**REQUIREMENT:**
Of the lines in the data below, count the ones holding the string "measured", and answer with that number only.
Segment Start: GIVEN DATA
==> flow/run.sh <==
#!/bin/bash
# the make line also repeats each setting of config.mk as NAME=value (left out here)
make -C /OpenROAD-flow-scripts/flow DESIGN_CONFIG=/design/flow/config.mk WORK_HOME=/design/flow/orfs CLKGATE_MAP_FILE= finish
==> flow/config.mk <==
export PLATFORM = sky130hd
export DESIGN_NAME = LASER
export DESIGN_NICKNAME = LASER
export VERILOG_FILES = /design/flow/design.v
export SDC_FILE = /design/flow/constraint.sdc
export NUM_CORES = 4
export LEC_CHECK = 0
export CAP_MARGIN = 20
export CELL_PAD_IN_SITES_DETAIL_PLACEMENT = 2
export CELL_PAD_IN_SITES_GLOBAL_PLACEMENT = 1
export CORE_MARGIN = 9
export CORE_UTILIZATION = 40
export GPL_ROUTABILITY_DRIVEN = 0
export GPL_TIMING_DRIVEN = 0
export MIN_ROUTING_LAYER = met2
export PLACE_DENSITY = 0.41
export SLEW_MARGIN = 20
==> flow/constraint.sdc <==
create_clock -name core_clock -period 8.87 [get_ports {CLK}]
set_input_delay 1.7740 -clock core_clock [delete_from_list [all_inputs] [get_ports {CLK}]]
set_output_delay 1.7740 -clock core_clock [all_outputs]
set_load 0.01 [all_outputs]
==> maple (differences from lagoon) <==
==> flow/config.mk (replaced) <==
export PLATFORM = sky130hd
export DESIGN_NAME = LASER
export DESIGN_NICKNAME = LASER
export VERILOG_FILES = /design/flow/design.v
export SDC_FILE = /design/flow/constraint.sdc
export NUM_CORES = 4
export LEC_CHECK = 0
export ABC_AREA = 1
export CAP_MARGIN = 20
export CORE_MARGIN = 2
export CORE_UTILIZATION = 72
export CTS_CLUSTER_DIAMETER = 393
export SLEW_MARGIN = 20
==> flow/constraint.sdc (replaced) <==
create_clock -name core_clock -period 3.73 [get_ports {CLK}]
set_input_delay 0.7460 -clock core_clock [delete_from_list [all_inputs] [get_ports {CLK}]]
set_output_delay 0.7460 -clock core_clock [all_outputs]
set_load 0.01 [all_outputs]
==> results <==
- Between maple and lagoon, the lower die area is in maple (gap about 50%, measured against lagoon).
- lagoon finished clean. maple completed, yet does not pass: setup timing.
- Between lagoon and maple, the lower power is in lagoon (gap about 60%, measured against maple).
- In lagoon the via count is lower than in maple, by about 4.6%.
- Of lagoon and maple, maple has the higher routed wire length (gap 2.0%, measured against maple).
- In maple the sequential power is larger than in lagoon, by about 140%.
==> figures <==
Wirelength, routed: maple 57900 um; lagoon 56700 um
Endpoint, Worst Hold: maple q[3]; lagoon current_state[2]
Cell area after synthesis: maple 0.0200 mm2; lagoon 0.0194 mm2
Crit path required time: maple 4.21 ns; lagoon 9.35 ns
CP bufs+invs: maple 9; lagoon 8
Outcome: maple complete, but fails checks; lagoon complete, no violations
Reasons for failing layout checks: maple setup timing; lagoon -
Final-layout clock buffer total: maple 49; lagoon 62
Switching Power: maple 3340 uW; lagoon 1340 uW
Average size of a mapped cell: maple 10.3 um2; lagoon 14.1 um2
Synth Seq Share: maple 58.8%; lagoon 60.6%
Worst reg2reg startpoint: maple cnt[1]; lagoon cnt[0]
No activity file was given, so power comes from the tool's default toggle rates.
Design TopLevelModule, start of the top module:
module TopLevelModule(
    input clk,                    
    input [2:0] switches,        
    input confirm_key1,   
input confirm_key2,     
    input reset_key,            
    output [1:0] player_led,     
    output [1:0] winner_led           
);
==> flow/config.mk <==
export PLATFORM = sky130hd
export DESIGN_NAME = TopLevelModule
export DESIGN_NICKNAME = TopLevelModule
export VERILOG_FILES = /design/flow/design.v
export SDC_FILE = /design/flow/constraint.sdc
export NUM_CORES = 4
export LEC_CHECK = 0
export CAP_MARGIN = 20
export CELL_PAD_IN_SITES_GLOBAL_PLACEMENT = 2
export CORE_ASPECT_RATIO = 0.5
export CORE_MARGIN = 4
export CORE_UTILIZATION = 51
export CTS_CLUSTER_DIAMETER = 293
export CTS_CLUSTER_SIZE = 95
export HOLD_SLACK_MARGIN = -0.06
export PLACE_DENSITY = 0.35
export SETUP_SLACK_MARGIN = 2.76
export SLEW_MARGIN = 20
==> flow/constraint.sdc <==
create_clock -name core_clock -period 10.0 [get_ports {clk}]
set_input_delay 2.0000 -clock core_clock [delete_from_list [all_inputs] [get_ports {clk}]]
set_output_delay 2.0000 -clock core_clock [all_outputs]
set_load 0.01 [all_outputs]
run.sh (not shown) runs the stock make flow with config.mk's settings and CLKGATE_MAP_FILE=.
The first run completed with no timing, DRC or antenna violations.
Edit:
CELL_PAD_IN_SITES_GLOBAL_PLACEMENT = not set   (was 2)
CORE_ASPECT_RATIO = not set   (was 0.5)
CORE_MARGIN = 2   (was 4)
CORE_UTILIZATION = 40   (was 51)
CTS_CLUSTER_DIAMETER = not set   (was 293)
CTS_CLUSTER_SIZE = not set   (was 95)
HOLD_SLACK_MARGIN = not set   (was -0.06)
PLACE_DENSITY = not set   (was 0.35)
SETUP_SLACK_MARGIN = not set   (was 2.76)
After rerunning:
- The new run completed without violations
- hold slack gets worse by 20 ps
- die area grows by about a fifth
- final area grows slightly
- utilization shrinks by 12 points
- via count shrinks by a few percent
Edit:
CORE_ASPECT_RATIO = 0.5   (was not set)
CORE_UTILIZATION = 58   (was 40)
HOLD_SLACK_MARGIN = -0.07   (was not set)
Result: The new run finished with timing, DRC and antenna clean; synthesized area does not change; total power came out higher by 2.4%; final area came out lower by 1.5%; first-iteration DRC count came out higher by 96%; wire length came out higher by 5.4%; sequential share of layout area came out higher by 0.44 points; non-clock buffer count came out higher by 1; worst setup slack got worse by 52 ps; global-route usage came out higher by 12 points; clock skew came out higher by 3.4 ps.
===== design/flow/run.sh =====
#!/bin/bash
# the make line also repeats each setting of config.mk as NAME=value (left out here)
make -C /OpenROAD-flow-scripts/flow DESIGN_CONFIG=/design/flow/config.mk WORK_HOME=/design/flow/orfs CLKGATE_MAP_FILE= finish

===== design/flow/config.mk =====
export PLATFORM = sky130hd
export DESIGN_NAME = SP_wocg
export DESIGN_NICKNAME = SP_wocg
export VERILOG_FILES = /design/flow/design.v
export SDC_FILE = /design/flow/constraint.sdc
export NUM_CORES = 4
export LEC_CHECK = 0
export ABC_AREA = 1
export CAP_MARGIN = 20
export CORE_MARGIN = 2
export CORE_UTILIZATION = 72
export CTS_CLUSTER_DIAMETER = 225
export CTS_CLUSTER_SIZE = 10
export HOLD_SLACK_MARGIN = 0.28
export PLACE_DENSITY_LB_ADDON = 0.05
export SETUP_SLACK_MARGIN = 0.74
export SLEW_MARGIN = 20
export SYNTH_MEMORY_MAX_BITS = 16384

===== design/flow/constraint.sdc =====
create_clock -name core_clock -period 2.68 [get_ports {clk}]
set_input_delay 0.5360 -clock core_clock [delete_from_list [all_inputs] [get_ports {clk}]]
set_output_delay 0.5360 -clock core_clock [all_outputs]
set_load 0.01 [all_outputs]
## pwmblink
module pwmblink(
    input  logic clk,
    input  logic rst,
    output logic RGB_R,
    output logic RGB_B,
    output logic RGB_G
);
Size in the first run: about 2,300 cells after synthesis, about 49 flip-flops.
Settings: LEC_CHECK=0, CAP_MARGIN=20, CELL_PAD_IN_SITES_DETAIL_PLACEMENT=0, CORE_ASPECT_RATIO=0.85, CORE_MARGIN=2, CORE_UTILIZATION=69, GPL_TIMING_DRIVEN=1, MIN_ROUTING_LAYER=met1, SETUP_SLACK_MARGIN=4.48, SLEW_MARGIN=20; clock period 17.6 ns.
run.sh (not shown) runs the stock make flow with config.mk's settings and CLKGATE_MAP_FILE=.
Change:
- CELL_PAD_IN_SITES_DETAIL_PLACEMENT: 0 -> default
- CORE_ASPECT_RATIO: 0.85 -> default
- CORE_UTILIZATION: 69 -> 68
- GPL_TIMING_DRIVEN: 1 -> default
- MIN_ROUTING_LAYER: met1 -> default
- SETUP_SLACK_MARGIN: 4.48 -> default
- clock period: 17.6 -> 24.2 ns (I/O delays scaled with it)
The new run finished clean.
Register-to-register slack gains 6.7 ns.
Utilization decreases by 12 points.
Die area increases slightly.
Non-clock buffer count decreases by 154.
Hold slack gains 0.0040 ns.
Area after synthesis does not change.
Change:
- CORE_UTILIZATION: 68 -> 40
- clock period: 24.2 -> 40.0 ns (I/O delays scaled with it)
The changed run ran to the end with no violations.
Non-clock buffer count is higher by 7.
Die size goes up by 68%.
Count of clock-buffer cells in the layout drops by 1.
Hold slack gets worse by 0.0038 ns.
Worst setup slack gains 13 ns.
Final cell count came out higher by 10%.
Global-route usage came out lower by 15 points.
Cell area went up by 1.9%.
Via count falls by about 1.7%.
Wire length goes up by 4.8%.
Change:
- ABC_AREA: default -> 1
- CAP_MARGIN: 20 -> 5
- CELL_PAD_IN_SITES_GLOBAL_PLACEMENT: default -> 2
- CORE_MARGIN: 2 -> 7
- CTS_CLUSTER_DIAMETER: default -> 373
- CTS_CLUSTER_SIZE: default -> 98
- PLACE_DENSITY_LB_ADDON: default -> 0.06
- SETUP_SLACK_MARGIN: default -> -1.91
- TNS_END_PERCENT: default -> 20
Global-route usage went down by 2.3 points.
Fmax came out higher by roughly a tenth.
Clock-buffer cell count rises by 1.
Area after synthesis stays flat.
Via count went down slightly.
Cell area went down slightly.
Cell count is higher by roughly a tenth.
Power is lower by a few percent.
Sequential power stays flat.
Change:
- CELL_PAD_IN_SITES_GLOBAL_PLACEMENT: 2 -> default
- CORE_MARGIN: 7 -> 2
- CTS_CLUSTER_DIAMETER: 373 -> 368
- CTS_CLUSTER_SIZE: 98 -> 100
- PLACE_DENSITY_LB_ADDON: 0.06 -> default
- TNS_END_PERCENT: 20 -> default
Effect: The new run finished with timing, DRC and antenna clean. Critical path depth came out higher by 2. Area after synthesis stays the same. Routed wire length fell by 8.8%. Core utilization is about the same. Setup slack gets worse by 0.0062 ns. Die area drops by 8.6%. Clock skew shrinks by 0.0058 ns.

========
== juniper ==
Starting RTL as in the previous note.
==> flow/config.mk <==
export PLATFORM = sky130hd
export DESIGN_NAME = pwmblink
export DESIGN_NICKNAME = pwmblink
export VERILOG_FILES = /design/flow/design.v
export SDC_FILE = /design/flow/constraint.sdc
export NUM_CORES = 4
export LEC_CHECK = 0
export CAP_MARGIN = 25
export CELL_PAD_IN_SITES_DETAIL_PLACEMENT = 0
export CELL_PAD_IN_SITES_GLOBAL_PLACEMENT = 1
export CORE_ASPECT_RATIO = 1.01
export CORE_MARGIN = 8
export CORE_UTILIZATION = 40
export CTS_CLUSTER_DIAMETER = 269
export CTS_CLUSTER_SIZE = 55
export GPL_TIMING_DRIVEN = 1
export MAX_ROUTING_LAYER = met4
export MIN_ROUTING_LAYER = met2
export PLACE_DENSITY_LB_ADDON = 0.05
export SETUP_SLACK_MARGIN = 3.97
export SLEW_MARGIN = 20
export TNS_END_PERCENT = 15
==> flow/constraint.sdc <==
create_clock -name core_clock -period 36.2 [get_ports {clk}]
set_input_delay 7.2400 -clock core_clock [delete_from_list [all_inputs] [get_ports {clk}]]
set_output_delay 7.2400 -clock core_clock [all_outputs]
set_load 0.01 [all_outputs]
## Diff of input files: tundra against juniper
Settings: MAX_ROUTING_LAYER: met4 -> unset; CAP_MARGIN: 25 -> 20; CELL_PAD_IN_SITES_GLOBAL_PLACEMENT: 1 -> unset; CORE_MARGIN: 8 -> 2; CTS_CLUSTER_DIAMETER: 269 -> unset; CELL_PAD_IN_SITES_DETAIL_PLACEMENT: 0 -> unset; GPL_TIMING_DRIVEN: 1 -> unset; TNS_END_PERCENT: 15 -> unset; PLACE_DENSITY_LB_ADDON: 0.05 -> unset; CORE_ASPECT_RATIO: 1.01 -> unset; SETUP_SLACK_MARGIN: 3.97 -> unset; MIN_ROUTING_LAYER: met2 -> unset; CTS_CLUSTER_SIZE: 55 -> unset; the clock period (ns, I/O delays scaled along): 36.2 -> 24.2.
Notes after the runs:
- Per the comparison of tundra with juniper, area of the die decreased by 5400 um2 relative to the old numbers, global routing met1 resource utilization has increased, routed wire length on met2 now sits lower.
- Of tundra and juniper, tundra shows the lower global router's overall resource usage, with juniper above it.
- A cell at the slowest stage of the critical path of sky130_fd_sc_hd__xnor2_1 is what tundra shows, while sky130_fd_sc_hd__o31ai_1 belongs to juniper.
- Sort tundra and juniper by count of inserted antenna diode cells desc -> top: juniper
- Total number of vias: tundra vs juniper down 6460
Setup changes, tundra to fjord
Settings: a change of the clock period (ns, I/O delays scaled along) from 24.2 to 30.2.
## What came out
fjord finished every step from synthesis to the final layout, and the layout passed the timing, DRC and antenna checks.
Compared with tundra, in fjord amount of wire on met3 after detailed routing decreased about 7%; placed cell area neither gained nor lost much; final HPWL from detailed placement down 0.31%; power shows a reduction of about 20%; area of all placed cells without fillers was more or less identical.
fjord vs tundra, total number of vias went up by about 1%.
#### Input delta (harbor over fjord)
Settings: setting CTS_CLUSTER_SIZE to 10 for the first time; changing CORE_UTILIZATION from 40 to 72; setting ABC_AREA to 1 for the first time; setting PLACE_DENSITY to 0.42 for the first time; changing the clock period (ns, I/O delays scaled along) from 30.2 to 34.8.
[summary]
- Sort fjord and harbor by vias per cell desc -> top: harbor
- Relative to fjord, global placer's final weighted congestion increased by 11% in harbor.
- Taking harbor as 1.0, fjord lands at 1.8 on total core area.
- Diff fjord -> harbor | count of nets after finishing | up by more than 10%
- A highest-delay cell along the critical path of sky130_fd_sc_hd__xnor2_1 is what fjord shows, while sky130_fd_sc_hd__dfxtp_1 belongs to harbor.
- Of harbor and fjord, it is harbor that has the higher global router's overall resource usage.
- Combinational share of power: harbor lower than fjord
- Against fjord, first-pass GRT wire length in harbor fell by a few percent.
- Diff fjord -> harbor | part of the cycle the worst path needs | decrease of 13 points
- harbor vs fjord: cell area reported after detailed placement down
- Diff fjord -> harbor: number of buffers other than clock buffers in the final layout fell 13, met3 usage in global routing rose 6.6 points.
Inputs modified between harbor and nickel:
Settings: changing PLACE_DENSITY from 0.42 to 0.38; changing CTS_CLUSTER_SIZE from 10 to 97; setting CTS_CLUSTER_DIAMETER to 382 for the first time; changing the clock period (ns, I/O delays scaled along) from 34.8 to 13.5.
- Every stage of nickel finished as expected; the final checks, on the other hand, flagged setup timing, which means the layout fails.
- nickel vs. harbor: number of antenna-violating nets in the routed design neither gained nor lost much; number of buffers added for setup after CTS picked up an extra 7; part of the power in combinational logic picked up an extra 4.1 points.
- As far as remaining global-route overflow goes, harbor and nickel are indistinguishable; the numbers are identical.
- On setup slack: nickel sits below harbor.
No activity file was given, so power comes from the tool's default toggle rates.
Segment End: GIVEN DATA
**ANSWER SPACE:**
3